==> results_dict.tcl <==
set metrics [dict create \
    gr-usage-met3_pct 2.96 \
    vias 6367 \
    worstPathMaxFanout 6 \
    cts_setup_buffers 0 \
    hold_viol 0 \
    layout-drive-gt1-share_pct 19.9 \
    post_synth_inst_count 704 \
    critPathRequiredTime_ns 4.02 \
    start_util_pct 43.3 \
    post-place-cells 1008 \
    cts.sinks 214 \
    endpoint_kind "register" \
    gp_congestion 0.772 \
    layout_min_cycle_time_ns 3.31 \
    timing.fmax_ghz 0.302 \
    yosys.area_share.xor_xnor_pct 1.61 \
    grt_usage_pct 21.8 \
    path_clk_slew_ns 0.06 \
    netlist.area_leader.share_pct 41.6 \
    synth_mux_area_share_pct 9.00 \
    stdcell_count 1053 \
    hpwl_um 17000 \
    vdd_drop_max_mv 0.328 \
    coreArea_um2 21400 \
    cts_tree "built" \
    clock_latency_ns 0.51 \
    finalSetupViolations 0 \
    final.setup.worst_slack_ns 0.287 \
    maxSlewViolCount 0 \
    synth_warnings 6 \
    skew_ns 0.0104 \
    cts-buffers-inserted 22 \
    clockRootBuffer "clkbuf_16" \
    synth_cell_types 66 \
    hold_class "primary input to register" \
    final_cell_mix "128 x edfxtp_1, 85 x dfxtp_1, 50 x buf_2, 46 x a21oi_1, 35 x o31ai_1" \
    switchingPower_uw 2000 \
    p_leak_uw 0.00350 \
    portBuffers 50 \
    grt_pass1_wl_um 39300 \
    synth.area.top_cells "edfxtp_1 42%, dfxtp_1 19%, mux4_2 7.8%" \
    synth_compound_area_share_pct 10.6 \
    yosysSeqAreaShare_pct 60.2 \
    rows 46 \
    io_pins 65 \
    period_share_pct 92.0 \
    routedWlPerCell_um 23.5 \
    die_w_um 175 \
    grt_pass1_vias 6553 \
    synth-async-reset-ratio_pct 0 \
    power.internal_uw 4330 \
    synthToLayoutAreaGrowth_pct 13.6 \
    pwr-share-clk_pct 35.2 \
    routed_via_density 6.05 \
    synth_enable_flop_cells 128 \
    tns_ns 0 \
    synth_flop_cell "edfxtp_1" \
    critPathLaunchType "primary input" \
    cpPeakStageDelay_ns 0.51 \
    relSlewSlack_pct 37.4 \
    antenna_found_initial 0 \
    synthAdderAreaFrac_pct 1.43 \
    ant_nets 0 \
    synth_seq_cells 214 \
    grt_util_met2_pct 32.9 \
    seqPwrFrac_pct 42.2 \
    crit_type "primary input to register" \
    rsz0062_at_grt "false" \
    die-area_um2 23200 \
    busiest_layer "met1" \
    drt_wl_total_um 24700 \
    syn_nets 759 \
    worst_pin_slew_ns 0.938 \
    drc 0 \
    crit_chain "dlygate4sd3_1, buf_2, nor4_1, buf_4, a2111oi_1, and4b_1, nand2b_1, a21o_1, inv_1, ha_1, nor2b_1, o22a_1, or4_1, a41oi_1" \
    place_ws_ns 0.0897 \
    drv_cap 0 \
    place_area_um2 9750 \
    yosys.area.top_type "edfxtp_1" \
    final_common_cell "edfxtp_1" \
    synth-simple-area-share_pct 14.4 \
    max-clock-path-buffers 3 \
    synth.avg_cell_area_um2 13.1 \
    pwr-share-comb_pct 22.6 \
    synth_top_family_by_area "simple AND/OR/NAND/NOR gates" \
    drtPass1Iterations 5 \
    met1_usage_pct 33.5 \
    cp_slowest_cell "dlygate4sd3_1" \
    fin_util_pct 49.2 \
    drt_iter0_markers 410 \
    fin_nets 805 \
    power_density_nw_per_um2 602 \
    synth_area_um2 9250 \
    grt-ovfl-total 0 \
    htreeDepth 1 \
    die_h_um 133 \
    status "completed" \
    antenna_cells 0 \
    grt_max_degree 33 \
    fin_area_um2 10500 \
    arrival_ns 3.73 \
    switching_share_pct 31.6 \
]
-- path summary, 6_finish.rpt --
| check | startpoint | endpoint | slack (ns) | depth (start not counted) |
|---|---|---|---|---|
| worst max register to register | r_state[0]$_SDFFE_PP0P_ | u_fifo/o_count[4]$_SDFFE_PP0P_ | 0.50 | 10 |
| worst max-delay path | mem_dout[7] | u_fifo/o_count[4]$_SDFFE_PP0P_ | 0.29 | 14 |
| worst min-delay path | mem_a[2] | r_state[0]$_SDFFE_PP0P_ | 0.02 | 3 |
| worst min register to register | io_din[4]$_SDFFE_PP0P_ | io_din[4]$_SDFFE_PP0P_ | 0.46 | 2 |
===== config.mk =====
export PLATFORM = sky130hd
export DESIGN_NAME = sad_accum_engine_flat
export DESIGN_NICKNAME = d
export VERILOG_FILES = /design/src/rtl/sad_accum_engine_if.sv /design/src/rtl/sad_accum_engine.sv /design/src/flat_wrapper.sv
export SDC_FILE = /design/constraint.sdc
export NUM_CORES = 1
export LEC_CHECK = 0
export ABC_AREA = 1
export ABC_CLOCK_PERIOD_IN_PS = 6400
export BUFFER_PORTS_ARGS = -buffer_cell sky130_fd_sc_hd__buf_4
export CELL_PAD_IN_SITES_DETAIL_PLACEMENT = 1
export CELL_PAD_IN_SITES_GLOBAL_PLACEMENT = 1
export CORE_UTILIZATION = 51
export CTS_CLUSTER_SIZE = 10
export DETAILED_ROUTE_END_ITERATION = 16
export PLACE_DENSITY_LB_ADDON = 0.1
export SLEW_MARGIN = 20
export SYNTH_ARGS = -nofsm -noshare
export SYNTH_HDL_FRONTEND = slang
export SYNTH_SLANG_ARGS = --single-unit

===== constraint.sdc =====
create_clock -name Clk -period 6.4 [get_ports Clk]
set_input_delay 0.96 -clock Clk [delete_from_list [all_inputs] [get_ports Clk]]
set_output_delay 0.96 -clock Clk [all_outputs]
set_load 0.05 [all_outputs]

===== src/rtl/sad_accum_engine_if.sv =====
// Control, memory-write and result signals of sad_accum_engine.
// The master modport is the loader side; the slave modport is the engine.
interface sad_accum_engine_if #(
   parameter int unsigned WIDTH  = 8,
   parameter int unsigned ADDR_W = 5,
   parameter int unsigned SUM_W  = WIDTH + ADDR_W
);
   logic              go;
   logic [ADDR_W-1:0] start_addr;
   logic [ADDR_W:0]   length;
   logic              wr_en;
   logic [ADDR_W-1:0] wr_addr;
   logic [WIDTH-1:0]  wr_data;
   logic              busy;
   logic              done;
   logic [SUM_W-1:0]  sum;
   logic              sat;

   modport master (
      output go, start_addr, length, wr_en, wr_addr, wr_data,
      input  busy, done, sum, sat
   );

   modport slave (
      input  go, start_addr, length, wr_en, wr_addr, wr_data,
      output busy, done, sum, sat
   );
endinterface


===== src/rtl/sad_accum_engine.sv =====
// Sum of |mem[k] - mem[k+1]| over a wrapping window of an internal register file.
// Define SAD_SAT_EN to saturate the accumulator and report clipping on sat.
module sad_accum_engine #(
   parameter int unsigned WIDTH  = 8,
   parameter int unsigned DEPTH  = 32,
   parameter int unsigned ADDR_W = $clog2(DEPTH),
   parameter int unsigned SUM_W  = WIDTH + ADDR_W
) (
   input logic               Clk,
   input logic               Rst,
   sad_accum_engine_if.slave bus
);

   typedef enum logic [1:0] {StIdle, StRun, StDone} state_e;

   localparam logic [ADDR_W:0] DepthL = (ADDR_W + 1)'(DEPTH);

   state_e            state_q, state_d;
   logic [WIDTH-1:0]  mem_q [DEPTH];
   logic [WIDTH-1:0]  prev_q, prev_d;
   logic [ADDR_W-1:0] ptr_q, ptr_d;
   logic [ADDR_W:0]   cnt_q, cnt_d;
   logic [ADDR_W:0]   len_q, len_d;
   logic [SUM_W-1:0]  sum_q, sum_d;

   logic              mem_we;
   logic [ADDR_W:0]   len_eff;
   logic [WIDTH-1:0]  first_val;
   logic [WIDTH-1:0]  cur;
   logic [WIDTH-1:0]  diff;
   logic [SUM_W-1:0]  acc_next;

`ifdef SAD_SAT_EN
   logic              sat_q, sat_d;
   logic [SUM_W:0]    add_full;
   logic              clip;
`endif

   always_comb begin
      mem_we  = (state_q == StIdle) && bus.wr_en;
      len_eff = (bus.length > DepthL) ? DepthL : bus.length;
      // A write landing with an accepted go must be seen by the first read.
      first_val = (mem_we && (bus.wr_addr == bus.start_addr)) ? bus.wr_data
                                                               : mem_q[bus.start_addr];
      cur  = mem_q[ptr_q];
      diff = (prev_q > cur) ? (prev_q - cur) : (cur - prev_q);
`ifdef SAD_SAT_EN
      add_full = {1'b0, sum_q} + (SUM_W + 1)'(diff);
      clip     = add_full[SUM_W];
      acc_next = clip ? {SUM_W{1'b1}} : add_full[SUM_W-1:0];
`else
      acc_next = sum_q + SUM_W'(diff);
`endif
   end

   always_comb begin
      state_d = state_q;
      prev_d  = prev_q;
      ptr_d   = ptr_q;
      cnt_d   = cnt_q;
      len_d   = len_q;
      sum_d   = sum_q;
`ifdef SAD_SAT_EN
      sat_d   = sat_q;
`endif
      unique case (state_q)
         StIdle: begin
            if (bus.go) begin
               len_d = len_eff;
               sum_d = '0;
`ifdef SAD_SAT_EN
               sat_d = 1'b0;
`endif
               if (len_eff >= (ADDR_W + 1)'(2)) begin
                  prev_d  = first_val;
                  ptr_d   = bus.start_addr + 1'b1;
                  cnt_d   = (ADDR_W + 1)'(1);
                  state_d = StRun;
               end else begin
                  state_d = StDone;
               end
            end
         end
         StRun: begin
            sum_d  = acc_next;
            prev_d = cur;
            ptr_d  = ptr_q + 1'b1;
            cnt_d  = cnt_q + 1'b1;
`ifdef SAD_SAT_EN
            if (clip) sat_d = 1'b1;
`endif
            if (cnt_q == len_q - 1'b1) state_d = StDone;
         end
         StDone: state_d = StIdle;
         default: state_d = StIdle;
      endcase
   end

   always_ff @(posedge Clk) begin
      if (Rst) begin
         state_q <= StIdle;
         prev_q  <= '0;
         ptr_q   <= '0;
         cnt_q   <= '0;
         len_q   <= '0;
         sum_q   <= '0;
      end else begin
         state_q <= state_d;
         prev_q  <= prev_d;
         ptr_q   <= ptr_d;
         cnt_q   <= cnt_d;
         len_q   <= len_d;
         sum_q   <= sum_d;
      end
   end

   always_ff @(posedge Clk) begin
      if (Rst) begin
         for (int i = 0; i < int'(DEPTH); i++) mem_q[i] <= '0;
      end else if (mem_we) begin
         mem_q[bus.wr_addr] <= bus.wr_data;
      end
   end

`ifdef SAD_SAT_EN
   always_ff @(posedge Clk) begin
      if (Rst) sat_q <= 1'b0;
      else     sat_q <= sat_d;
   end
   assign bus.sat = sat_q;
`else
   assign bus.sat = 1'b0;
`endif

   assign bus.busy = (state_q != StIdle);
   assign bus.done = (state_q == StDone);
   assign bus.sum  = sum_q;

endmodule


===== src/flat_wrapper.sv =====
// flat-port wrapper written by rule: the top's interface ports become plain ports
module sad_accum_engine_flat 
#(
   parameter int unsigned WIDTH  = 8,
   parameter int unsigned DEPTH  = 32,
   parameter int unsigned ADDR_W = $clog2(DEPTH),
   parameter int unsigned SUM_W  = WIDTH + ADDR_W
)
  (Clk, Rst, bus_go, bus_start_addr, bus_length, bus_wr_en, bus_wr_addr, bus_wr_data, bus_busy, bus_done, bus_sum, bus_sat);
  sad_accum_engine_if #(.WIDTH(WIDTH), .ADDR_W(ADDR_W), .SUM_W(SUM_W)) bus_i ();
  input logic Clk;
  input logic Rst;
  input wire logic [$bits(bus_i.go)-1:0] bus_go;
  input wire logic [$bits(bus_i.start_addr)-1:0] bus_start_addr;
  input wire logic [$bits(bus_i.length)-1:0] bus_length;
  input wire logic [$bits(bus_i.wr_en)-1:0] bus_wr_en;
  input wire logic [$bits(bus_i.wr_addr)-1:0] bus_wr_addr;
  input wire logic [$bits(bus_i.wr_data)-1:0] bus_wr_data;
  output wire logic [$bits(bus_i.busy)-1:0] bus_busy;
  output wire logic [$bits(bus_i.done)-1:0] bus_done;
  output wire logic [$bits(bus_i.sum)-1:0] bus_sum;
  output wire logic [$bits(bus_i.sat)-1:0] bus_sat;
  assign bus_i.go = bus_go;
  assign bus_i.start_addr = bus_start_addr;
  assign bus_i.length = bus_length;
  assign bus_i.wr_en = bus_wr_en;
  assign bus_i.wr_addr = bus_wr_addr;
  assign bus_i.wr_data = bus_wr_data;
  assign bus_busy = bus_i.busy;
  assign bus_done = bus_i.done;
  assign bus_sum = bus_i.sum;
  assign bus_sat = bus_i.sat;
  sad_accum_engine #(.WIDTH(WIDTH), .DEPTH(DEPTH), .ADDR_W(ADDR_W), .SUM_W(SUM_W)) u_core (.Clk(Clk), .Rst(Rst), .bus(bus_i));
endmodule

* After elaboration in Yosys (flattened, before gate mapping)
Memories as Yosys holds them, arrays and structs flattened. A register that Yosys moved wholly into a read port is not among the register bits.
Cells that the tools add are included.
** Cells by class
- Add/sub/neg operators :: 7
- Multipliers :: 0
- Divide/modulo/power cells :: 0
- Order comparisons :: 3
- Equal/unequal tests :: 7
- Shifts and indexed selects :: 0
- Mux-type cells :: 28
- Bitwise gates (word level) :: 0
- Reductions and logical operators :: 10
** Operators with widths (count)
- $mux W8 :: 5
- $pmux W13 S2 :: 1
- $mux W5 :: 5
- $mux W6 :: 3
- $pmux W8 S2 :: 1
- $sub A8 B8 Y8 :: 2
- $add A13 B8 Y13 :: 1
- $mux W13 :: 1
- $pmux W6 S2 :: 1
- $add A5 B1 Y5 const B :: 2
- $pmux W5 S2 :: 1
- $gt A8 B8 Y1 :: 1
- $reduce_or A8 Y1 :: 1
- $add A6 B1 Y6 const B :: 1
- $eq A6 B6 Y1 :: 1
- $ge A6 B2 Y1 const B :: 1
- $gt A6 B6 Y1 const B :: 1
- $mux W1 :: 6
- $mux W2 :: 3
- $reduce_and A2 Y1 :: 3
- $sub A6 B1 Y6 const B :: 1
- $eq A5 B5 Y1 :: 1
- $ne A2 B2 Y1 const B :: 2
- $pmux W2 S2 :: 1
- other kinds (7) :: 9
** Storage, ports and cells
- Register bits :: 40
- Latch bits :: 0
- Memory bits (writable) :: 256
- Bits in read-only memories :: 0
- Bits of input ports :: 28
- Output and inout port bits :: 16
- Memories :: 1
** Memory list
- u_core.mem_q :: depth 32, bits a word 8, read ports 2, clocked after Yosys merged registers in 1, write ports 32, RTL line sad_accum_engine.sv:19 : logic [WIDTH-1:0] mem_q [DEPTH];

* Longest topological paths before layout
- Depth after elaboration :: 8
- Mapped depth :: 35

* Least setup slack after synthesis
No wires, ideal clock.
- Kind :: flip-flop to flip-flop
- Start point :: register with a tool-made name
- End point :: register u_core.sum_q[12], in the netlist u_core.bus.sum[12]
- Library setup time :: 117 ps
- Arrival time :: 4002 ps
- Data required time :: 6283 ps
- Slack :: 2281 ps
- Stages on the path, launching flop included :: 35
- Clock period less this slack :: 4119 ps
- Cells stage by stage :: dfxtp_1 > inv_1 > buf_2 > clkbuf_1 > nand2_1 > nand3_1 > nand3_1 > nand2_1 > nand2_1 > nand3_1 > nand2_1 > inv_1 > ha_1 > inv_1 > fa_1 > inv_1 > nor2_1 > o21ai_0 > o211ai_1 > nand2_1 > buf_2 > nand2_1 > o21ai_0 > xor2_1 > inv_1 > ha_1 > nand2_1 > o21ai_0 > nand2_1 > nand2_1 > nand2_1 > nor3_1 > nand3_1 > nand2_1 > nor2_1
** RTL lines
- end signal: assignment :: RTL line sad_accum_engine.sv:113 : sum_q <= sum_d;
- end: declaration :: RTL line sad_accum_engine.sv:24 : logic [SUM_W-1:0] sum_q, sum_d;

==> flow_metrics.tcl <==
set metrics [dict create \
    first_pass_grt_wire_length_um 100500 \
    worst_ir_drop_vdd_uv 267.2 \
    setup_violating_endpoint_count_in_the_final_report 0 \
    synthDominantCellAreaShare 0.4285 \
    gp_congestion 0.9180 \
    worstPathBufferInverterCount 7 \
    ant_diodes 0 \
    run_status "finished clean" \
    post_synthesis_cell_count 2448 \
    finalSetupTns_ps 0 \
    worst_hold_path_type "register to register" \
    cts_setup_buffers 0 \
    minimum_clock_period_after_layout_ps 5268 \
    mostFrequentLayoutCell "sky130_fd_sc_hd__nand2_1" \
    async_reset_ff_frac 0 \
    layout.nets 2464 \
    leading_cell_types_in_the_layout_fill_and_taps_excluded "sky130_fd_sc_hd__nand2_1, sky130_fd_sc_hd__nand3_1, sky130_fd_sc_hd__nor2_1" \
    timing.hold.worst_endpoint "u_core.len_q[1]" \
    detailroute.via_count 17160 \
    multi_input_comb_area_sq_mm 0.007993 \
    postSynthNetCount 2507 \
    postSynth.topFlopCell "sky130_fd_sc_hd__edfxtp_1" \
    finalClockSkew_ps 17.06 \
    leakagePower_nw 8.714 \
    finalCritPeriodShare 0.8231 \
    worst_path_most_repeated_cell "sky130_fd_sc_hd__nand2_1" \
    endpoint_kind "register" \
    hold_path_depth 2 \
    sw_frac_of_total 0.3444 \
    yosys_top_cell_by_area "sky130_fd_sc_hd__edfxtp_1" \
    dp.final_hpwl_um 43430 \
    number_of_synthesized_flops_with_an_enable_pin 256 \
    die_area_sq_mm 0.03593 \
    fin_ws_ps 1132 \
    drt_iter0_markers 1668 \
    final_util 0.5656 \
    drt-pass1-iter-count 5 \
    critPathTopFamily "simple AND/OR/NAND/NOR gates" \
    cts_root_buffer_type "sky130_fd_sc_hd__clkbuf_16" \
    hold_viol_final 0 \
    cpMaxStageDelayCell "sky130_fd_sc_hd__fa_1" \
    synth_seq_area_share 0.4788 \
    global_route.usage.total 0.3696 \
    sequentialPowerShare 0.391 \
    fp-row-count 68 \
    number_of_buffers_created_by_cts 37 \
    post-route-cell-area_sq_mm 0.01954 \
    clockBufferDepth 3 \
    synth_area_sq_mm 0.01794 \
    cap_violations 0 \
    initial_utilization 0.5193 \
    grt_max_degree 129 \
    nFillCells 4397 \
    rsz0062_at_grt "false" \
    dominant_cells_by_area_after_synthesis "sky130_fd_sc_hd__edfxtp_1, sky130_fd_sc_hd__nand2_1, sky130_fd_sc_hd__nand3_1" \
    netlist-cell-type-count 40 \
    cp.arrival_ps 5700 \
    total_area_of_sequential_cells_sq_mm 0.008593 \
    fmax_ghz 0.1898 \
    crit_path_start_kind "register" \
    synth.avg_cell_area_sq_um 7.328 \
    antenna_found_initial 0 \
    drive_gt1_frac 0.06549 \
    core-area_sq_mm 0.03454 \
    critical_path.max_fanout 34 \
    p_sw_mw 2.035 \
    detail_route.wirelength_um 65360 \
    htree_num_levels 2 \
    clk_pin_slew_ps 60 \
    area_delta_synth_final_pct 8.921 \
    dpl_cell_area_sq_mm 0.01844 \
    critical_path.reg2reg.endpoint "u_core.bus.sum[12]" \
    floorplan.die.height_um 189.5 \
    number_of_remaining_drc_errors 0 \
    worst-r2r-cell-count 33 \
    fp.dieW_um 189.5 \
    p_per_area_mw_per_mm2 302.4 \
    postSynthRegisterBits 301 \
    ios 44 \
    worst_ep_required_ps 6840 \
    numClockSinks 301 \
    grt_pass1_vias 17600 \
    p_int_mw 3.874 \
    cts_tree "yes" \
    cts-hold-fix-buffers 0 \
    detail_route.vias_per_cell 5.953 \
    timing_worst_setup_path_type "register to register" \
    yosysWarnings 0 \
    place_ws_ps 1202 \
    timing.hold.ws_ps 474.1 \
    delay_of_the_slowest_critical_path_stage_ps 410 \
    avgRoutedWirePerCell_um 22.67 \
    clock_insertion_delay_worst_skew_ps 560 \
    total_grt_overflow 0 \
    reg2reg_slack_ps 1130 \
    p_clk_frac 0.337 \
    slew_headroom 0.3509 \
    tightest_slew_ps 972.2 \
    power.share.combinational 0.273 \
    final_antenna_net_count 0 \
    hold_path_startpoint "u_core.len_q[1]" \
    total_of_buffers_placed_on_input_and_output_ports 42 \
    final-max-slew-violation-count 0 \
    post_cts_resize_count 0 \
]
## layout make-up
cell class | count | area share
flip-flops and latches | 301 | 0.4398
multi-input cells | 1803 | 0.4091
clock buffers | 58 | 0.05411
inverters | 194 | 0.03746
well taps | 455 | 0.02914
repair buffers | 68 | 0.02805
clock inverters | 4 | 0.002369
## Yosys cell counts, types with 2 or more instances
cell type	instances
sky130_fd_sc_hd__xnor2_1	7
sky130_fd_sc_hd__buf_2	49
sky130_fd_sc_hd__nor3_1	13
sky130_fd_sc_hd__dfxtp_1	45
sky130_fd_sc_hd__o21bai_1	2
sky130_fd_sc_hd__nand2_1	825
sky130_fd_sc_hd__o21ai_0	51
sky130_fd_sc_hd__clkinv_1	3
sky130_fd_sc_hd__or2_2	26
sky130_fd_sc_hd__nand2_2	4
sky130_fd_sc_hd__a22oi_1	2
sky130_fd_sc_hd__nor4_2	4
sky130_fd_sc_hd__clkbuf_1	84
sky130_fd_sc_hd__fa_1	3
sky130_fd_sc_hd__o221ai_1	2
sky130_fd_sc_hd__buf_1	15
sky130_fd_sc_hd__a211oi_1	2
sky130_fd_sc_hd__xor2_1	13
sky130_fd_sc_hd__inv_2	4
sky130_fd_sc_hd__edfxtp_1	256
sky130_fd_sc_hd__nand4_1	2
sky130_fd_sc_hd__inv_1	187
sky130_fd_sc_hd__ha_1	28
sky130_fd_sc_hd__o211ai_1	2
sky130_fd_sc_hd__nor2_1	362
sky130_fd_sc_hd__nand3_1	395
sky130_fd_sc_hd__a21oi_1	49
## per-stage QoR
step | total power, mW | cells
after floorplan | 3.419 | 2448
after CTS | 5.908 | 2883
after detailed placement | 3.922 | 2821
final | 5.909 | 2883
after global placement | 3.856 | 2821
after global routing | 6.153 | 2883
## how the worst max path moves through the flow
stage          slack, ps                  to  startpoint  depth (start not counted)
2_1_floorplan       2280  u_core.bus.sum[12]    register                         34
3_5_place_dp        1200  u_core.bus.sum[12]    register                         33
3_3_place_gp        1390  u_core.bus.sum[12]    register                         33
5_1_grt              510  u_core.bus.sum[10]    register                         34
6_report            1130  u_core.bus.sum[12]    register                         33
4_1_cts             1160  u_core.bus.sum[12]    register                         33
## routing by layer
layer  global-route usage  up-vias  part of all wire
met5                    0        -                 0
met4               0.1880        0             0.048
li1                     -     7799                 -
met1               0.4697     8473              0.40
met2               0.6103      712              0.48
met3              0.05903      178             0.075
## registers in the layout (all words and copies together), names as in the netlist, named ones only
register        flops
u_core.bus.sum     13
u_core.cnt_q        6
u_core.len_q        6
u_core.mem_q      256
u_core.prev_q       8
u_core.ptr_q        5
u_core.state_q      2
## power groups by stage
stage / combinational (mW) / clock [mW] / sequential (mW)
after floorplan: 1.06 / 0 / 2.36
after CTS: 1.59 / 2.01 / 2.31
after detailed placement: 1.58 / 0 / 2.35
after global routing: 1.77 / 2.07 / 2.32
after global placement: 1.52 / 0 / 2.34
final: 1.61 / 1.99 / 2.31
## kinds of logic after synthesis
logic type	Yosys count	synth area share
other	1	0.0002090
and+or+nand+nor	1635	0.3778
adders and majority gates	31	0.02288
DFF	301	0.4788
AOI/OAI and AO/OA	116	0.03494
buffers and inverters	344	0.07568
xor gates and xnor gates	20	0.009765
## worst reg2reg max path: cells and delay by family, from the launching register on
kind	cells	cell delay, ps
AND/OR/NAND/NOR	19	2040
adder cells (fa/ha/maj)	3	920
XOR/XNOR	1	130
AO/OA/AOI/OAI	3	610
buffers and inverters	7	1120
flip-flops	1	360
Power figures use the tool's default switching activity.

> ACTIVITY
Find how many lines of the entries include the word "primary". The number is the entire reply.

> WRITTEN ANSWER
3